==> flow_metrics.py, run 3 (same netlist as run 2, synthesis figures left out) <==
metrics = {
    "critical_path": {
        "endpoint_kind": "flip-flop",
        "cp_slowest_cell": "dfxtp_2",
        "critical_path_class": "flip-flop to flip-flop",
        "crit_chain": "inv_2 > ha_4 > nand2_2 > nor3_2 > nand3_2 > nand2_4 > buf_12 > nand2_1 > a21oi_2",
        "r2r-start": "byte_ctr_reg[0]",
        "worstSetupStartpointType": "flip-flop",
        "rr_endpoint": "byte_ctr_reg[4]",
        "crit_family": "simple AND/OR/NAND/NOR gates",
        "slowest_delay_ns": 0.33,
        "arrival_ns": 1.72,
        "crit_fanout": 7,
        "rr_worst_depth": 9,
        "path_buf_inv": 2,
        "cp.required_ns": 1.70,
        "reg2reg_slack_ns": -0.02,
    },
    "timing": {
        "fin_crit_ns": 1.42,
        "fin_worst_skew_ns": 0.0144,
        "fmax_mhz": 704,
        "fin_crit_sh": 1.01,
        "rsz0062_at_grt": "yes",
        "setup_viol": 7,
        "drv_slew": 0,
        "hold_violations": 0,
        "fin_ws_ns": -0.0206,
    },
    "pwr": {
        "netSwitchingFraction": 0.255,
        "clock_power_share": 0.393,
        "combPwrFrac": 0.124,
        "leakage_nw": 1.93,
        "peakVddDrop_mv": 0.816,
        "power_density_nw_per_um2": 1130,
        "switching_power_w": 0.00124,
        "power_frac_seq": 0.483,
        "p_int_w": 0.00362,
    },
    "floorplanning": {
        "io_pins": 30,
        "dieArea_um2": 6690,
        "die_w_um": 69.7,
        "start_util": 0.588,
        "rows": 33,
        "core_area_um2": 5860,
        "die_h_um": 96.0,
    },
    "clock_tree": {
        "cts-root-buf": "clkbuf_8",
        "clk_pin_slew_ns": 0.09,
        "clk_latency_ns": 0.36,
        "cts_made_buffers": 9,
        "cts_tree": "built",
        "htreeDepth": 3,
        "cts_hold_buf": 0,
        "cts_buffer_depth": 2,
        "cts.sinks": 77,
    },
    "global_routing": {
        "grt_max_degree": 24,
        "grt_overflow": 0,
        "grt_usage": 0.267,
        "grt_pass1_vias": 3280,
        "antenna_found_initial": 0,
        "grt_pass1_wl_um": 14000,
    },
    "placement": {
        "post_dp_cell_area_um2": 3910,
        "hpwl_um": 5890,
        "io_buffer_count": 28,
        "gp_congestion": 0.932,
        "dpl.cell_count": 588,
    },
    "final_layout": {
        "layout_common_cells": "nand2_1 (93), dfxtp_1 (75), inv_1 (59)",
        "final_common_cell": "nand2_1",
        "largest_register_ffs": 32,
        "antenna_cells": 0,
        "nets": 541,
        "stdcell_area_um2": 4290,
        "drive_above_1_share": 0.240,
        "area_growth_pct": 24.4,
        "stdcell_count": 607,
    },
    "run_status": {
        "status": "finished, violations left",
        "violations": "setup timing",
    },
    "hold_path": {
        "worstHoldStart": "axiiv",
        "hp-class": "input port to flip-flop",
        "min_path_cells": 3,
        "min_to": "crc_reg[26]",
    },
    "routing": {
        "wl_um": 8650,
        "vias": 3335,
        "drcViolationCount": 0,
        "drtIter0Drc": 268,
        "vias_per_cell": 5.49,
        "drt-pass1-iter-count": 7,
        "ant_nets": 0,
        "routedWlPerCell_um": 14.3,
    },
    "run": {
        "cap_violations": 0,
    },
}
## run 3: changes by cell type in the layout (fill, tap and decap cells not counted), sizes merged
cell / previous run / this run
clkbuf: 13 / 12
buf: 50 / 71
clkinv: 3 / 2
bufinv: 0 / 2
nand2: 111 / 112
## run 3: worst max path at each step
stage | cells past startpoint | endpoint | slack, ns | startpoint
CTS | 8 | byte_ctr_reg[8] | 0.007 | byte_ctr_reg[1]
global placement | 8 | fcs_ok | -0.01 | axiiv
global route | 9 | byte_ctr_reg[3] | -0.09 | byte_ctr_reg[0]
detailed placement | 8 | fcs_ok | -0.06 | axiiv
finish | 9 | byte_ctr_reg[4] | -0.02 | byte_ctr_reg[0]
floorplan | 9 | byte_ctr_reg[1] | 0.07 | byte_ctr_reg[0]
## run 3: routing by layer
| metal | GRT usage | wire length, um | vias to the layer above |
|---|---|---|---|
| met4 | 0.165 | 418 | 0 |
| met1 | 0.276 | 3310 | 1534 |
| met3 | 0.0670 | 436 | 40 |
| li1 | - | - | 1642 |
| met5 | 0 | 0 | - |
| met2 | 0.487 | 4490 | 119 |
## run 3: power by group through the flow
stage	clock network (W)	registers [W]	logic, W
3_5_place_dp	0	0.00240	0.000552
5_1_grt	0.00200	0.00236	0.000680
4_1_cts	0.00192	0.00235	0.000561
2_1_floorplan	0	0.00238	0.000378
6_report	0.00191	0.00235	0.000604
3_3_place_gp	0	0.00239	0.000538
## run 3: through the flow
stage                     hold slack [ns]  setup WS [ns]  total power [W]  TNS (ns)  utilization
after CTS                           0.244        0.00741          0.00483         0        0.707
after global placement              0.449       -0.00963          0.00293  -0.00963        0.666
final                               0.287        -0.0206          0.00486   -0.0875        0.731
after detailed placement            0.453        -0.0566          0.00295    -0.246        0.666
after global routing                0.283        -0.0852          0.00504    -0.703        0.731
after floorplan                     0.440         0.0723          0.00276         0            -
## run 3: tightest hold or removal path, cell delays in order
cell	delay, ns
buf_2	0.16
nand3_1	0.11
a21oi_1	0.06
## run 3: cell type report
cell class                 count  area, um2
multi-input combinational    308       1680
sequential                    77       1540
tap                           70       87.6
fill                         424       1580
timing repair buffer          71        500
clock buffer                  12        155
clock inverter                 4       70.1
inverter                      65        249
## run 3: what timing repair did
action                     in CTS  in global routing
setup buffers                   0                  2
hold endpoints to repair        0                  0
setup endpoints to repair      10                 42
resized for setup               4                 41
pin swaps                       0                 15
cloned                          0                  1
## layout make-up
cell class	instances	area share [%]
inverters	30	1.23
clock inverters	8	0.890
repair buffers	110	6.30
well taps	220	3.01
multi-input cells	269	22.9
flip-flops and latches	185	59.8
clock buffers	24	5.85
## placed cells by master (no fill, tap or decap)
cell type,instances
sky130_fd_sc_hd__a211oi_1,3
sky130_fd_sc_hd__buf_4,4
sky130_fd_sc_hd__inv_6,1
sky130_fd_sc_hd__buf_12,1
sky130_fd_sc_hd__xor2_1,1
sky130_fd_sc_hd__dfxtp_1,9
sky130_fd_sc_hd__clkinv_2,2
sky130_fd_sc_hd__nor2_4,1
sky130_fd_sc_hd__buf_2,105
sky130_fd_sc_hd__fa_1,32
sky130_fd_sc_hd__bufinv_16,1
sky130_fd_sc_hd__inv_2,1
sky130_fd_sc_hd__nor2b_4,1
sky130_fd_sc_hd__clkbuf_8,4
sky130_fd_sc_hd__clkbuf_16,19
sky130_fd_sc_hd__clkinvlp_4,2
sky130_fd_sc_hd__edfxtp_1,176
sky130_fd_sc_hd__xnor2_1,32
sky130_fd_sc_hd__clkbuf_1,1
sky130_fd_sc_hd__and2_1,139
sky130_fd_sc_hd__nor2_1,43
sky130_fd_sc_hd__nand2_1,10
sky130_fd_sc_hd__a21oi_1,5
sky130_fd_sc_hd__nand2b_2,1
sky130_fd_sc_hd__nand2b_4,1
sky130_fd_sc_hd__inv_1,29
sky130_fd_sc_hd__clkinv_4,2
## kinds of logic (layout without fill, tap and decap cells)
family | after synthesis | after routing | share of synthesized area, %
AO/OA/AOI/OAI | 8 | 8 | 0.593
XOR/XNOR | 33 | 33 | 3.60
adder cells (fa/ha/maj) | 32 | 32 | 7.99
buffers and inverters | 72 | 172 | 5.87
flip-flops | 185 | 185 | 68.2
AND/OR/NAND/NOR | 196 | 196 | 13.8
__________________________________________________
**Aim of the task**
Return every line from the records above that holds the word "stage".

**Your solution**
stage | cells past startpoint | endpoint | slack, ns | startpoint
stage	clock network (W)	registers [W]	logic, W
stage                     hold slack [ns]  setup WS [ns]  total power [W]  TNS (ns)  utilization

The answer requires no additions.